I have been hitting some hard-faults on the firmware I have created with FreeRTOS on a SAMD21 (ARM Cortex-M0) MCU.
So I took a further action to find out the cause and eventually bumped into this article on Code_Red pointing out the snippet mentioned below.
However, in this stage it's not clear for me how to use the numbers I have extracted after this method is hit.
Obviously I have bunch of memory locations, however, how can I make conclusions on which line of code caused the issue according to these locations?
BTW, the call stack has not been useful and only has a single in it which point to the current breakpoints in the HardFault_handlerC()
Thanks in advance for your help,
/**
* HardFault_HandlerAsm:
* Alternative Hard Fault handler to help debug the reason for a fault.
* To use, edit the vector table to reference this function in the HardFault vector
* This code is suitable for Cortex-M3 and Cortex-M0 cores
*/
// Use the 'naked' attribute so that C stacking is not used.
__attribute__((naked))
void HardFault_HandlerAsm(void){
/*
* Get the appropriate stack pointer, depending on our mode,
* and use it as the parameter to the C handler. This function
* will never return
*/
__asm( ".syntax unified\n"
"MOVS R0, #4 \n"
"MOV R1, LR \n"
"TST R0, R1 \n"
"BEQ _MSP \n"
"MRS R0, PSP \n"
"B HardFault_HandlerC \n"
"_MSP: \n"
"MRS R0, MSP \n"
"B HardFault_HandlerC \n"
".syntax divided\n") ;
}
/**
* HardFaultHandler_C:
* This is called from the HardFault_HandlerAsm with a pointer the Fault stack
* as the parameter. We can then read the values from the stack and place them
* into local variables for ease of reading.

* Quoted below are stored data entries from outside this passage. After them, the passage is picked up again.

==> config.mk <==
export PLATFORM = sky130hd
export DESIGN_NAME = branch_seq
export DESIGN_NICKNAME = d
export VERILOG_FILES = /design/src/rtl/branch_seq.sv
export SDC_FILE = /design/constraint.sdc
export NUM_CORES = 1
export LEC_CHECK = 0
export CELL_PAD_IN_SITES_DETAIL_PLACEMENT = 0
export CELL_PAD_IN_SITES_GLOBAL_PLACEMENT = 2
export CORE_UTILIZATION = 11
export CTS_BUF_LIST = sky130_fd_sc_hd__clkbuf_8
export CTS_CLUSTER_DIAMETER = 30
export CTS_CLUSTER_SIZE = 20
export DETAILED_ROUTE_END_ITERATION = 8
export PLACE_DENSITY = 0.95
export SYNTH_ARGS = -nofsm -noshare
export SYNTH_HDL_FRONTEND = slang
export SYNTH_SLANG_ARGS = --single-unit
==> constraint.sdc <==
create_clock -name clock -period 3.3 [get_ports clock]
set_input_delay 0.99 -clock clock [delete_from_list [all_inputs] [get_ports clock]]
set_output_delay 0.99 -clock clock [all_outputs]
set_load 0.01 [all_outputs]
==> src/rtl/branch_seq.sv <==
// Conditional-branch control sequencer: steps T3..T6 of the branch microsequence and records the outcome.
// Optional taken/not-taken statistics counters are built when BRANCH_SEQ_STATS_EN is defined.
module branch_seq #(
  parameter logic [4:0] BR_OPCODE = 5'b10010,
  parameter int         CNT_W     = 16
) (
  input  logic             clock,
  input  logic             reset_n,
  input  logic             start,
  input  logic [31:0]      ir,
  input  logic             con_out,
  output logic             busy,
  output logic             done,
  output logic             err,
  output logic             taken,
  output logic             gra,
  output logic             r_out,
  output logic             con_in,
  output logic             pc_out,
  output logic             y_in,
  output logic             c_out,
  output logic             alu_add,
  output logic             z_in,
  output logic             zlow_out,
  output logic             pc_in,
  input  logic             stats_clr,
  output logic [CNT_W-1:0] taken_cnt,
  output logic [CNT_W-1:0] ntaken_cnt
);

  typedef enum logic [2:0] {IDLE, T3, T4, T5, T6, FIN} stateT;

  stateT state, nextState;
  logic  errReg, takenReg;
  logic  isBranch;
  logic  unusedIrBits;

  // Only the opcode field matters here; the condition field is decoded by the CON logic.
  assign isBranch     = (ir[31:27] == BR_OPCODE);
  assign unusedIrBits = ^ir[26:0];

  always_ff @(posedge clock or negedge reset_n) begin
    if (!reset_n) state <= IDLE;
    else          state <= nextState;
  end

  always_comb begin
    nextState = state;
    case (state)
      IDLE:    if (start && isBranch) nextState = T3;
      T3:      nextState = T4;
      T4:      nextState = T5;
      T5:      nextState = T6;
      T6:      nextState = FIN;
      FIN:     nextState = IDLE;
      default: nextState = IDLE;
    endcase
  end

  // Strobes come from the state alone; pc_in additionally qualifies on the live CON value in T6.
  always_comb begin
    gra      = 1'b0;
    r_out    = 1'b0;
    con_in   = 1'b0;
    pc_out   = 1'b0;
    y_in     = 1'b0;
    c_out    = 1'b0;
    alu_add  = 1'b0;
    z_in     = 1'b0;
    zlow_out = 1'b0;
    pc_in    = 1'b0;
    done     = 1'b0;
    busy     = (state != IDLE);
    case (state)
      T3: begin
        gra    = 1'b1;
        r_out  = 1'b1;
        con_in = 1'b1;
      end
      T4: begin
        pc_out = 1'b1;
        y_in   = 1'b1;
      end
      T5: begin
        c_out   = 1'b1;
        alu_add = 1'b1;
        z_in    = 1'b1;
      end
      T6: begin
        zlow_out = 1'b1;
        pc_in    = con_out;
      end
      FIN:     done = 1'b1;
      default: ;
    endcase
  end

  always_ff @(posedge clock or negedge reset_n) begin
    if (!reset_n) begin
      errReg   <= 1'b0;
      takenReg <= 1'b0;
    end else begin
      errReg <= (state == IDLE) && start && !isBranch;
      if (state == T6) takenReg <= con_out;
    end
  end

  assign err   = errReg;
  assign taken = takenReg;

`ifdef BRANCH_SEQ_STATS_EN
  logic [CNT_W-1:0] takenCntReg, ntakenCntReg;

  // A clear has priority over a coincident increment; both counters stick at all-ones.
  always_ff @(posedge clock or negedge reset_n) begin
    if (!reset_n) begin
      takenCntReg  <= '0;
      ntakenCntReg <= '0;
    end else if (stats_clr) begin
      takenCntReg  <= '0;
      ntakenCntReg <= '0;
    end else if (state == T6) begin
      if (con_out) begin
        if (!(&takenCntReg)) takenCntReg <= takenCntReg + CNT_W'(1);
      end else begin
        if (!(&ntakenCntReg)) ntakenCntReg <= ntakenCntReg + CNT_W'(1);
      end
    end
  end

  assign taken_cnt  = takenCntReg;
  assign ntaken_cnt = ntakenCntReg;
`else
  logic unusedStatsClr;

  assign unusedStatsClr = stats_clr;
  assign taken_cnt      = '0;
  assign ntaken_cnt     = '0;
`endif

endmodule

* Word level (Yosys, flattened, before mapping) *
Index checks and enable logic that the tools add are counted.

word-level totals
  bits in registers = 5
  input bits = 37
  output and inout port bits = 46
  word-level logic and storage cells = 24

cells by class
  eq/ne operators = 7
  multiplexer cells = 8
  reductions and logical operators = 6

operator list
  operator            count
  $pmux 3 s5          1
  $eq 3x2->1 const B  2
  $eq 3x3->1 const B  2
  $mux 1              6
  $eq 5x5->1 const B  1
  $eq 3x1->1 const B  1
  $logic_and 1x1->1   3
  $logic_not 3->1     1
  $mux 3              1
  $reduce_bool 3->1   1
  $ne 2x2->1 const B  1
  $logic_not 1->1     1

* Logic depth before layout (Yosys ltp) *
  depth after elaboration = 4
  gate-level depth with buffers = 3
  gate-level depth less buffers = 3

* Worst setup path before layout *
Ideal clock, no wire load.

  path type = input port to output port
  start = in con_out
  end = out pc_in
  arrival = 1192 ps
  required time = 2310 ps
  slack = 1118 ps
  cell stages on the path = 1
  path buffers = 0
  cells stage by stage = and3_2

between the ends
  longest elaborated chain between the ends = 1

RTL lines
  element      RTL line  source
  from (decl)  11        input logic con_out,
  $mux 1       74        case (state)
  to (decl)    25        output logic pc_in,

No other way between the ends.

* Final worst setup path *
Same ends and word-level chain as after synthesis.

==> results.sh <==
export IMPL_outcome="complete, no violations"
export IMPL_grt_pass1_wl_mm=1.15
export IMPL_root_buffer="clkbuf_8"
export IMPL_worst_path_buf_inv=2
export IMPL_holdCritStartpoint="taken"
export IMPL_track_usage_pct=3.05
export IMPL_powerDensity_nw_per_um2=667
export IMPL_critical_path_class="primary input to output pin"
export IMPL_clock_skew_ns=0.000274
export IMPL_detail_route_antenna_nets=0
export IMPL_slew_viol_final=0
export IMPL_drv_cap=0
export IMPL_yosys_area_top_type_share_pct=50.2
export IMPL_cts_buffers=3
export IMPL_power_total_uw=487
export IMPL_power_leakage_uw=0.000346
export IMPL_vdd_drop_max_v=0.000163
export IMPL_drive_gt1_share_pct=13.8
export IMPL_synth_area_um2=553
export IMPL_ys_seq_elements=5
export IMPL_mostFrequentLayoutCell="conb_1"
export IMPL_worst_setup_path_start_kind="primary input"
export IMPL_r2r_end="err"
export IMPL_wl_per_cell_um=6.03
export IMPL_h_tree_depth=1
export IMPL_start_util_pct=11.6
export IMPL_coreArea_um2=4790
export IMPL_drc=0
export IMPL_post_dp_hpwl_um=730
export IMPL_finalSetupViolCount=0
export IMPL_avgSynthCellArea_um2=9.07
export IMPL_timing_fmax_ghz=0.320
export IMPL_dieArea_um2=5320
export IMPL_cts_tree="done"
export IMPL_critPathMostFrequentCell="clkdlybuf4s50_1"
export IMPL_synth_cells=61
export IMPL_yosysWarnings=0
export IMPL_path_cells="clkdlybuf4s50_1 -> and3_2 -> clkdlybuf4s50_1"
export IMPL_clockBufferDepth=2
export IMPL_cp_slowest_cell="clkdlybuf4s50_1"
export IMPL_r2r_cells=2
export IMPL_min_path_cells=1
export IMPL_layout_common_cells="conb_1, clkdlybuf4s50_1, dfrtp_1, inv_1, clkbuf_8"
export IMPL_drt_wl_total_um=887
export IMPL_clock_sinks=5
export IMPL_cts_setup_buffers=0
export IMPL_tns_ns=0
export IMPL_slowest_delay_ns=0.53
export IMPL_crit_required_ns=2.31
export IMPL_port_buffers=22
export IMPL_overflow=0
export IMPL_synth_cell_type_count=18
export IMPL_ios=83
export IMPL_grt_pass1_vias=240
export IMPL_drt_pre_antenna_iters=2
export IMPL_whs_ns=0.468
export IMPL_synth_seq_area_share_pct=22.6
export IMPL_antenna_found_initial=0
export IMPL_crit_family="buffers and inverters"
export IMPL_crit_path_max_fanout=2
export IMPL_die_h_um=72.9
export IMPL_hold_viol=0
export IMPL_reg2reg_slack_ns=2.13
export IMPL_dpl_worst_slack_ns=0.173
export IMPL_setup_ws_ns=0.171
export IMPL_dieWidth_um=72.9
export IMPL_diodes=0
export IMPL_drtIter0Drc=32
export IMPL_whs_endpoint="taken"
export IMPL_via_per_inst=2.45
export IMPL_num_nets_final=118
export IMPL_rsz0062_at_grt="false"
export IMPL_cts_resized=0
export IMPL_worstReg2RegStart="state[2]"
export IMPL_areaGrowthSynthToFinish_pct=31.9
export IMPL_grt_start_max_net_pins=11
export IMPL_yosysTopAreaCell="buf_4"
export IMPL_period_share_pct=94.8
export IMPL_hold_buffers=0
export IMPL_arrival_ns=2.14
export IMPL_crit_path_end_kind="output pin"
export IMPL_cp_startpoint="con_out"
export IMPL_num_vias=360
export IMPL_period_needed_ns=3.13
export IMPL_hold_class="flip-flop to flip-flop"
export IMPL_yosys_top_cells_area="buf_4, dfrtp_1, and3b_2"
export IMPL_clock_latency_ns=0.22
export IMPL_row_count=25
export IMPL_clk_pin_slew_ns=0.03
export IMPL_gp_congestion=0.645
[through the flow]
step	std cells	util, %	instance area, um2
after detailed placement	143	14.3	684
after global routing	147	15.2	729
after floorplan	92	-	669
after CTS	147	15.2	729
final	147	15.2	729
after global placement	143	14.3	684
[per-layer routing]
layer,vias to the layer above,global-route usage (%),wire (um)
met2,30,4.88,454
met4,0,1.96,7
li1,165,-,-
met5,-,0,0
met3,2,1.38,92
met1,163,3.26,332
[flip-flops by register name, summed over array words and instances, names as in the netlist]
register,count
err,1
state,3
taken,1
[worst max-delay path by stage]
stage                     endpoint  cells past startpoint  slack, ns
after floorplan              pc_in                      1       1.12
after global placement       pc_in                      3       0.17
after detailed placement     pc_in                      3       0.17
after CTS                    pc_in                      3       0.17
after global routing         pc_in                      3       0.13
final                        pc_in                      3       0.17
[synthesized netlist by cell type]
library cell   n
buf_4         37
a211oi_1       1
conb_1         1
or2_2          1
inv_1          2
and3_2         1
dfrtp_1        5
a21o_2         1
a21o_1         1
a211oi_2       1
buf_6          1
a311oi_1       1
nor2_1         1
nand2_1        1
and3b_2        2
nor4b_2        1
or3_4          1
nor3b_1        2
[power breakdown]
group / switching, uW / internal (uW)
clock network: 29.1 / 79.6
logic: 106 / 153
registers: 32.8 / 86.6
[worst reg2reg max path, cell delays in order (launching register included)]
cell      delay, ns
dfrtp_1        0.46
or3_4          0.43
a211oi_2       0.19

* We then read the various Fault Status and Address Registers to help decode
* cause of the fault.
* The function ends with a BKPT instruction to force control back into the debugger
*/
void HardFault_HandlerC(unsigned long *hardfault_args){
volatile unsigned long stacked_r0 ;
volatile unsigned long stacked_r1 ;
volatile unsigned long stacked_r2 ;
volatile unsigned long stacked_r3 ;
volatile unsigned long stacked_r12 ;
volatile unsigned long stacked_lr ;
volatile unsigned long stacked_pc ;
volatile unsigned long stacked_psr ;
volatile unsigned long _CFSR ;
volatile unsigned long _HFSR ;
volatile unsigned long _DFSR ;
volatile unsigned long _AFSR ;
volatile unsigned long _BFAR ;
volatile unsigned long _MMAR ;
stacked_r0 = ((unsigned long)hardfault_args[0]) ;
stacked_r1 = ((unsigned long)hardfault_args[1]) ;
stacked_r2 = ((unsigned long)hardfault_args[2]) ;
stacked_r3 = ((unsigned long)hardfault_args[3]) ;
stacked_r12 = ((unsigned long)hardfault_args[4]) ;
stacked_lr = ((unsigned long)hardfault_args[5]) ;
stacked_pc = ((unsigned long)hardfault_args[6]) ;
stacked_psr = ((unsigned long)hardfault_args[7]) ;
// Configurable Fault Status Register
// Consists of MMSR, BFSR and UFSR
_CFSR = (*((volatile unsigned long *)(0xE000ED28))) ;
// Hard Fault Status Register
_HFSR = (*((volatile unsigned long *)(0xE000ED2C))) ;
// Debug Fault Status Register
_DFSR = (*((volatile unsigned long *)(0xE000ED30))) ;
// Auxiliary Fault Status Register
_AFSR = (*((volatile unsigned long *)(0xE000ED3C))) ;
// Read the Fault Address Registers. These may not contain valid values.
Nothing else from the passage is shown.